Marco Lombardi, professore di sociologia all’Università cattolica di Milano e direttore di Itstime, centro di ricerca su sicurezza, terrorismo e gestione delle emergenze, spiega alla Verità: «È ancora presto per parlare di terrorismo in senso stretto. La preoccupazione, però, c’è. L’immagine del profilo potrebbe indicare una volontà di organizzarsi con qualcun altro, ma questa è un’ipotesi ancora da verificare. Ciò che è davvero interessante, in quell’immagine, è l’uomo in preghiera con l’Ak47 accanto. Non si tratta più solo di una questione di terrorismo, ma di compatibilità tra culture. Per una, quella islamica, la violenza sembra intimamente consona».
L’obiezione che uno potrebbe porre, però, è che non tutti gli islamici la pensano così. «Certo», prosegue Lombardi, «ma è molto più difficile trovare un’immagine di Gesù Bambino con un Ak47 accanto. Ciò che emerge da quella foto è che c’è un problema di fondo tra la violenza e l’islam. Quella foto ce lo ricorda e, soprattutto, dovrebbe servire a interrogare gli islamici che vogliono partecipare alla collettività».
Colpisce, poi, una questione in questa storia: si è detto subito che Saidilly avesse dei problemi psichiatrici, smentiti tra l’altro dalla stessa famiglia. Un po’ come nel caso dell’attentatore di Modena. Una giustificazione ormai frequente per questo tipo di atti. «È un modo per non spiegare quello che si dovrebbe spiegare. Lo si fa perché non si vuole o non si riesce a capire le ragioni del comportamento dell’altro. È evidente che è una pseudo spiegazione che si pone nella giustezza del proprio comportamento. È però destituita da ogni ragione scientifica ed è pure ridicola come narrativa mainstream. Anche perché è strano che tutti gli psicotici utilizzino quel modus operandi. Potrebbe anche essere uno psichiatrico, ma ciò non significa tollerare questo comportamento», spiega Lombardi.
Anche perché, molto spesso, questi presunti psicotici fanno riferimento all’islam nella sua versione più radicale. Non sono solo pazzi. Sono pazzi che si rifanno a un credo. «Non dobbiamo girare attorno al problema», prosegue il professore, «ci troviamo di fronte a una società sempre più violenta, che non ha più intermediazioni e dove gli attacchi col coltello sono sempre più frequenti.

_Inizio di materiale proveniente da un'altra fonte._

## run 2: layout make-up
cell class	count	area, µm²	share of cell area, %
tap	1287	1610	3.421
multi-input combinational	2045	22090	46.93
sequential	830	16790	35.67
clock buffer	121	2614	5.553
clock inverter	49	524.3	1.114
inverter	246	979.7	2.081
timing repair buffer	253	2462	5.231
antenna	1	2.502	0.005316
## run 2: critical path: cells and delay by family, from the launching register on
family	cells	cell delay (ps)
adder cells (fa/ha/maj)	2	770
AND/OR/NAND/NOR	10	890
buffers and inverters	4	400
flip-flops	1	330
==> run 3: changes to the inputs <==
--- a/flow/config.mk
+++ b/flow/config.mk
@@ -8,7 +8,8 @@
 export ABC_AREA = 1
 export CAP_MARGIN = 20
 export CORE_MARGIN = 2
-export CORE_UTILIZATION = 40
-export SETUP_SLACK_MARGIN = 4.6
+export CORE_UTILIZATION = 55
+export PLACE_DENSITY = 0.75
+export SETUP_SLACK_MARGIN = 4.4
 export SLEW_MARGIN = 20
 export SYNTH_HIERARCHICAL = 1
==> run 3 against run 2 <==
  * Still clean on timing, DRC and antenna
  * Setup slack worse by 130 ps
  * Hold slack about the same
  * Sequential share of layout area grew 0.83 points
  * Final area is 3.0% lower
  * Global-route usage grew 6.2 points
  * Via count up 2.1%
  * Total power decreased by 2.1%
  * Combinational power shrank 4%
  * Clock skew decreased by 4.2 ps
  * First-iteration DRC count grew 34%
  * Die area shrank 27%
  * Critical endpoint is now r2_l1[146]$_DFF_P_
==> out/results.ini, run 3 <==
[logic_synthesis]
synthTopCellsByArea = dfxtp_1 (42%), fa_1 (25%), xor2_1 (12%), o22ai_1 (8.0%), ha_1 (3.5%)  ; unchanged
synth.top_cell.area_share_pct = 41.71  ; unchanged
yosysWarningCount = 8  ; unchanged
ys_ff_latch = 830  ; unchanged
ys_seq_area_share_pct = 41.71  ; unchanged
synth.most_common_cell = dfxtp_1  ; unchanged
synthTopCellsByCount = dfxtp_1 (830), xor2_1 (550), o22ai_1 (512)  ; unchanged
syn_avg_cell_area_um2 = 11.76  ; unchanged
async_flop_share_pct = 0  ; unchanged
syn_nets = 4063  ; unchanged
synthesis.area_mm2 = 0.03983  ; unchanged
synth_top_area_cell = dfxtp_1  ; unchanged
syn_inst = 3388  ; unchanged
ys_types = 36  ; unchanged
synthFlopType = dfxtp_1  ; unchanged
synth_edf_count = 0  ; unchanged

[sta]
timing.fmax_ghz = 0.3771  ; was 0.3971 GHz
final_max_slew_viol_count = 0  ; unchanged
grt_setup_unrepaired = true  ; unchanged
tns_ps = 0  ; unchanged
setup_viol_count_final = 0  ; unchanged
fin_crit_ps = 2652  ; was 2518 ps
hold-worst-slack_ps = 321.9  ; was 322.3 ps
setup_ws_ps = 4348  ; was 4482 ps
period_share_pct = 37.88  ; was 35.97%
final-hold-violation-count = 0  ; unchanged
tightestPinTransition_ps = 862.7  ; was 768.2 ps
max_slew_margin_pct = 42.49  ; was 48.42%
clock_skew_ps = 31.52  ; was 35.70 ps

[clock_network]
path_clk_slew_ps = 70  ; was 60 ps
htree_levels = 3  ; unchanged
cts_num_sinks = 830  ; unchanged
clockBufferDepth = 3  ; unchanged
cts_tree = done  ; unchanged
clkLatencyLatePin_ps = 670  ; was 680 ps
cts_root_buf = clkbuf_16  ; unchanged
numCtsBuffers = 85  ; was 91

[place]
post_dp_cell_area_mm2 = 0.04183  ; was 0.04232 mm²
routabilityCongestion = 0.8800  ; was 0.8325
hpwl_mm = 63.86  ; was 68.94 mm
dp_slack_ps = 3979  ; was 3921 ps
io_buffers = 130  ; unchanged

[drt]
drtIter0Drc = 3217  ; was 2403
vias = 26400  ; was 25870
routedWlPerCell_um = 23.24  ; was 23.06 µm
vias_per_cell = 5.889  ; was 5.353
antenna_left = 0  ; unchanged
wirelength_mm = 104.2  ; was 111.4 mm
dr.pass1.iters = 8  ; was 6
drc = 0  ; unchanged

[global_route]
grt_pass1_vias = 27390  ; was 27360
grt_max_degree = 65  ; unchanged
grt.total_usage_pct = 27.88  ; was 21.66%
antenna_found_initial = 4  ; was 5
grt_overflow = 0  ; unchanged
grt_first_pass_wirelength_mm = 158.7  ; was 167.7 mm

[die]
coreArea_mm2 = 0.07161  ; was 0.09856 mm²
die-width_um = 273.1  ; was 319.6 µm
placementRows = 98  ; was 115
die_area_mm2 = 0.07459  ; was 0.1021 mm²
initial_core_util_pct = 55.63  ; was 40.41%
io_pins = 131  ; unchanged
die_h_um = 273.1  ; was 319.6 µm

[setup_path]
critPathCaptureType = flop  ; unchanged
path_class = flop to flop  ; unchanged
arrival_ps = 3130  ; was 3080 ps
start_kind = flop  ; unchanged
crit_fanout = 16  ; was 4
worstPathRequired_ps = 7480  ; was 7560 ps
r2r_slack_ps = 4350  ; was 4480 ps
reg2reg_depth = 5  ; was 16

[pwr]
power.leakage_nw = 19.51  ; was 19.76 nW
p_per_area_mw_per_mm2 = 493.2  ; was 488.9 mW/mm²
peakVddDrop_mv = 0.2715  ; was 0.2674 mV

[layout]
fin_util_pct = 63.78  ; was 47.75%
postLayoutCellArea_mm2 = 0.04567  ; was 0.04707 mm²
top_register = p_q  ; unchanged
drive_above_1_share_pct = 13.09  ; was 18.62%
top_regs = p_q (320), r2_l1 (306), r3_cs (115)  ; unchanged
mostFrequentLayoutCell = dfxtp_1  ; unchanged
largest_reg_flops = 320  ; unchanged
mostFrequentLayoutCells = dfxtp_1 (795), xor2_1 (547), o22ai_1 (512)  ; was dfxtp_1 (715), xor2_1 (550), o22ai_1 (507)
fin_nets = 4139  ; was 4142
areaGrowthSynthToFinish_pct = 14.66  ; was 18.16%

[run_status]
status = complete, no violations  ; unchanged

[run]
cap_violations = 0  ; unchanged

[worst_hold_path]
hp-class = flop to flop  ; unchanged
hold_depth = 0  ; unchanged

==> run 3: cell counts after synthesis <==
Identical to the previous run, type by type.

Va anche detto che i primi a essere autori di queste azioni sono portatori di una cultura religiosa che appartiene all’islam».

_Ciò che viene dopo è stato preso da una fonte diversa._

This is an optimization exercise on Yosys and OpenROAD, whose aim is small area and few clock cycles per item, not a production implementation.
In this exercise RTL edits were held to simulation tests only and were not proved equivalent to the original.

==> flow/design.v, too long to show whole: its modules and the start of the top module <==
// module fp_mult_pipe: 1722 lines
module fp_mult_pipe #(
    parameter int EXP_W = 8,
    parameter int MAN_W = 23
) (
    input  logic                 clk,
    input  logic                 rst,
    input  logic                 in_valid,
    output logic                 in_ready,
    input  logic [EXP_W+MAN_W:0] a,
    input  logic [EXP_W+MAN_W:0] b,
    input  logic [2:0]           rnd,
    output logic                 out_valid,
    input  logic                 out_ready,
    output logic [EXP_W+MAN_W:0] z,
    output logic [7:0]           status
);
  // ...
==> flow/flow/run.sh <==
#!/bin/bash
# The standard layout (standard.sh: the standard flow's synthesis and ORFS flow), with every
# input and output port buffered by a plain buf_1 instead of the default port
# buffer cell. The make output is kept in flow_make.log; each ORFS step writes
# its own log under orfs/logs/.
set -euo pipefail
export BUFFER_PORTS_ARGS="-buffer_cell sky130_fd_sc_hd__buf_1"
bash standard.sh finish > flow_make.log 2>&1
==> flow/standard.sh <==
#!/bin/bash
# synth_recipe.tcl (not shown) runs the flow's synth.tcl, then flattens the netlist and writes it again
# the make line also repeats each setting of config.mk as NAME=value (left out here)
make -C /OpenROAD-flow-scripts/flow DESIGN_CONFIG=/design/flow/config.mk WORK_HOME=/design/flow/orfs CLKGATE_MAP_FILE= SYNTH_SCRIPT=/design/flow/synth_recipe.tcl "${@:-finish}"
==> flow/config.mk <==
export PLATFORM = sky130hd
export DESIGN_NAME = fp_mult_pipe
export DESIGN_NICKNAME = fp_mult_pipe
export VERILOG_FILES = /design/flow/design.v
export SDC_FILE = /design/flow/constraint.sdc
export NUM_CORES = 4
export LEC_CHECK = 0
export ABC_AREA = 1
export CAP_MARGIN = 20
export CORE_MARGIN = 2
export CORE_UTILIZATION = 40
export SLEW_MARGIN = 20
==> flow/constraint.sdc <==
create_clock -name core_clock -period 7.5 [get_ports {clk}]
set_input_delay 1.5000 -clock core_clock [delete_from_list [all_inputs] [get_ports {clk}]]
set_output_delay 1.5000 -clock core_clock [all_outputs]
set_load 0.01 [all_outputs]
==> results.ini, run 1 <==
[status]
status = complete, no violations

[timing]
slew_viol_final = 0
max_slew_margin_pct = 27.1

[worst_setup_path]
crit_cells = 31
cp_max_fo = 7
worstPathArrival_ns = 7.25
regToRegSetupSlack_ns = 6.08
endpoint = prod_r[15]$_DFFE_PN_
r2r_end = prod_r[11]$_DFFE_PN_

[finish]
clkbuf_count = 5
utilization_pct = 45.6
buffers = 276
reg_top3 = prod_r: 26 flops, esum_r: 9 flops
largest_register_ff_count = 26
buffer_area_share_pct = 8.57
inv_count = 425

[synth]
netlist.area_leader.share_pct = 29.4
synth-adder-area-share_pct = 38.1
synth_cells = 2200
async_flop_share_pct = 0
synth_area_leaders = fa_1 29%, xor2_1 14%, o22ai_1 9.5%
yosys_warnings = 1
synthXorXnorAreaFrac_pct = 14.9
syn_avg_cell_area_um2 = 7.90

[detailed_routing]
ant_nets = 0
drt_wl_total_um = 55000
wl_met1_um = 24000

[floorplanning]
dieArea_um2 = 45100
core_um2 = 43000
start_util_pct = 40.4

[cts]
ctsHtreeMaxLevel = 2

[global_route]
grt_use_met1_pct = 33.9
grt_pass1_vias = 15500
met3_usage_pct = 3.56

[flow_run]
max_cap_viol_count = 0

Testbench counts, summed over its fixed seeds: cycles 12,008, items 12,000.
==> inputs of run 2 (changes only) <==
--- a/flow/flow/run.sh
+++ b/flow/flow/run.sh
@@ -6,3 +6,4 @@
 set -euo pipefail
 export BUFFER_PORTS_ARGS="-buffer_cell sky130_fd_sc_hd__buf_1"
+export GPL_KEEP_OVERFLOW=0
 bash standard.sh finish > flow_make.log 2>&1
--- a/flow/config.mk
+++ b/flow/config.mk
@@ -9,4 +9,5 @@
 export CAP_MARGIN = 20
 export CORE_MARGIN = 2
-export CORE_UTILIZATION = 40
+export CORE_UTILIZATION = 60
+export CTS_BUF_LIST = sky130_fd_sc_hd__clkbuf_4 sky130_fd_sc_hd__clkbuf_8
 export SLEW_MARGIN = 20
==> results.ini, run 2 <==
[floorplanning]
start_util_pct = 60.7  ; was 40.4%
fp.dieW_um = 174  ; was 212 µm
core_um2 = 28600  ; was 43000 µm²
dieArea_um2 = 30400  ; was 45100 µm²
ios = 113  ; unchanged
fp-row-count = 62  ; was 76
die_y_um = 174  ; was 212 µm

[synth]
async_flop_share_pct = 0  ; unchanged
syn_avg_cell_area_um2 = 7.90  ; unchanged
synth_top_cells_by_count = 392 x inv_1, 280 x xor2_1, 277 x nand2_1  ; unchanged
synth_cells = 2200  ; unchanged
yosys_warnings = 1  ; unchanged
yosysMostFrequentCell = inv_1  ; unchanged
synth_area_leaders = fa_1 29%, xor2_1 14%, o22ai_1 9.5%  ; unchanged
synth-seq-cells = 42  ; unchanged
yosysTopAreaCell = fa_1  ; unchanged
synth_edf_count = 41  ; unchanged
netlist.area_leader.share_pct = 29.4  ; unchanged
netlist_area_um2 = 17400  ; unchanged
synth-main-ff-cell = edfxtp_1  ; unchanged
ys_seq_area_share_pct = 7.20  ; unchanged
ys_types = 48  ; unchanged

[placed_design]
postPlaceCellArea_um2 = 17800  ; was 19200 µm²
dpl_worst_slack_ns = -2.05  ; was -0.296 ns
io_buffers = 110  ; unchanged
dp_hpwl_um = 39500  ; was 46200 µm
gp_congestion = 0.957  ; was 0.967

[flow_run]
max_cap_viol_count = 0  ; unchanged

[cts]
ctsHtreeMaxLevel = 2  ; unchanged
cts.reportedPaths.clkPinSlew_ns = 0.08  ; was 0.06 ns
numCtsBuffers = 5  ; unchanged
cts_tree = yes  ; unchanged
cts_max_path_buffers = 2  ; unchanged
clk_latency_ns = 0.31  ; was 0.29 ns
clock-sinks = 42  ; unchanged
cts_hold_buf = 0  ; unchanged
cts_root_buf = clkbuf_8  ; was clkbuf_16

[finish]
layout-drive-gt1-share_pct = 10.0  ; was 12.6%
design_area_um2 = 18800  ; was 19600 µm²
largest_register_ff_count = 26  ; unchanged
diodes = 0  ; unchanged
reg_top3 = prod_r: 26 flops, esum_r: 9 flops  ; unchanged
top_register = prod_r  ; unchanged
final_common_cell = inv_1  ; unchanged
n_fill_cell = 2573  ; was 4361
layout_common_cells = 378 x inv_1, 278 x xor2_1, 258 x o22ai_1  ; was 391 x inv_1, 277 x xor2_1, 265 x nand2_1
nNetsFinal = 2682  ; was 2796
syn2layout_area_growth_pct = 8.42  ; was 12.7%

[detailed_routing]
num_vias = 15700  ; was 15600
drt-vias-per-instance = 6.00  ; was 5.31
drt_iter0_markers = 1698  ; was 1284
ant_nets = 0  ; unchanged
route.detailed.wl_per_inst_um = 20.8  ; was 18.7 µm
drt_wl_total_um = 54400  ; was 55000 µm
drc_errors = 0  ; unchanged
dr.pass1.iters = 6  ; was 5

[global_route]
grt_usage_pct = 35.5  ; was 24.6%
grt_pass1_wl_um = 84100  ; was 86100 µm
grt_pass1_vias = 15500  ; about the same
antenna_found_initial = 1  ; was 0
grt_overflow = 0  ; unchanged
grt_max_degree = 32  ; was 43

[status]
status = complete, no violations  ; unchanged

[timing]
rsz0062_at_grt = true  ; unchanged
period_share_pct = 97.6  ; was 94.5%
finalWorstPathRequiredPeriod_ns = 7.32  ; was 7.09 ns
setup_viol = 0  ; unchanged
finalHoldViolations = 0  ; unchanged
slew_viol_final = 0  ; unchanged
max_freq_mhz = 137  ; was 141 MHz
fin_skew_ns = 0.00839  ; was 0.00886 ns
tightest_slew_ns = 1.10  ; was 1.08 ns
max_slew_margin_pct = 26.0  ; was 27.1%
fin_ws_ns = 0.183  ; was 0.410 ns

[worst_setup_path]
worstPathArrival_ns = 7.38  ; was 7.25 ns
cp_data_required_time_ns = 7.56  ; was 7.66 ns
worst-setup-path-type = input pin to flip-flop  ; unchanged
worstSetupStartpointType = input pin  ; unchanged
cp-end-kind = flip-flop  ; unchanged
cp_max_fo = 24  ; was 7

[min_path]
hp-class = flip-flop to flip-flop  ; unchanged

run 2: cell counts after synthesis:
Identical to the previous run, type by type.
run 2: area by class of cell:
type	count	area (µm²)	share of cell area [%]
clock buffers	5	68.8	0.365
clock inverters	3	40.0	0.212
inverters	425	1690	8.99
multi-input cells	1601	14400	76.4
flip-flops and latches	42	1250	6.64
well taps	384	480	2.55
repair buffers	148	856	4.54
repair inverters	11	55.1	0.292
run 2: logic make-up (layout without fill, tap and decap cells):
group	after synthesis	in the layout	synth area share (%)
flops	42	42	7.20
other cells	1	2	0.0216
fa+ha+maj	377	377	38.1
buf+inv	561	592	12.6
compound gates	405	406	14.1
mux	2	2	0.115
simple gates	517	519	12.9
xor+xnor	295	295	14.9
run 2: worst max-delay path, cell delays in order:
cell	delay, ns
buf_6	0.15
or2_2	0.35
nand2_4	0.28
o22ai_2	0.15
xor2_2	0.19
fa_1	0.51
fa_1	0.40
fa_1	0.55
fa_1	0.45
fa_1	0.52
inv_1	0.04
ha_1	0.34
nand2_1	0.11
nor3_1	0.17
nand2_1	0.09
nand2_2	0.13
fa_2	0.24
nand3_1	0.10
nand3_2	0.10
nand4_1	0.10
nand3_2	0.12
nand3_2	0.10
nand2_4	0.10
inv_1	0.05
fa_1	0.37
xnor2_1	0.14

I casi sembrano sempre meno isolati e, come spiega l’Europol, in gran parte portano la sigla del jihad. Sembrano inarrestabili. «Perché sono sempre coinvolti i musulmani?», si chiede Lombardi. «Porsi questa domanda è fondamentale per provare a risolvere il problema».
Saidilly, inoltre, era già stato condannato nel Regno Unito, ma poi è stato espulso in Italia: «Questo è stato fatto in barba a ogni protocollo e presuppone che si riconsiderano le modalità di cooperazione perché l’azione fatta da Londra significa aumentare la nostra vulnerabilità. Dobbiamo, inoltre, iniziare a considerare le pratiche di rimpatrio destituendole da ogni valenza ideologica per ragionare solo in termini di sicurezza nazionale», afferma il docente della Cattolica. Che poi prosegue: «Le leggi che abbiamo sono inefficaci per definire il terrorismo. Sono ormai fuori tempo massimo». Perché uno dei nodi è proprio questo: il terrorismo è cambiato, è diventato più fluido. Per questo si fa più fatica a definirlo. E, a volte, perfino a comprenderlo realmente.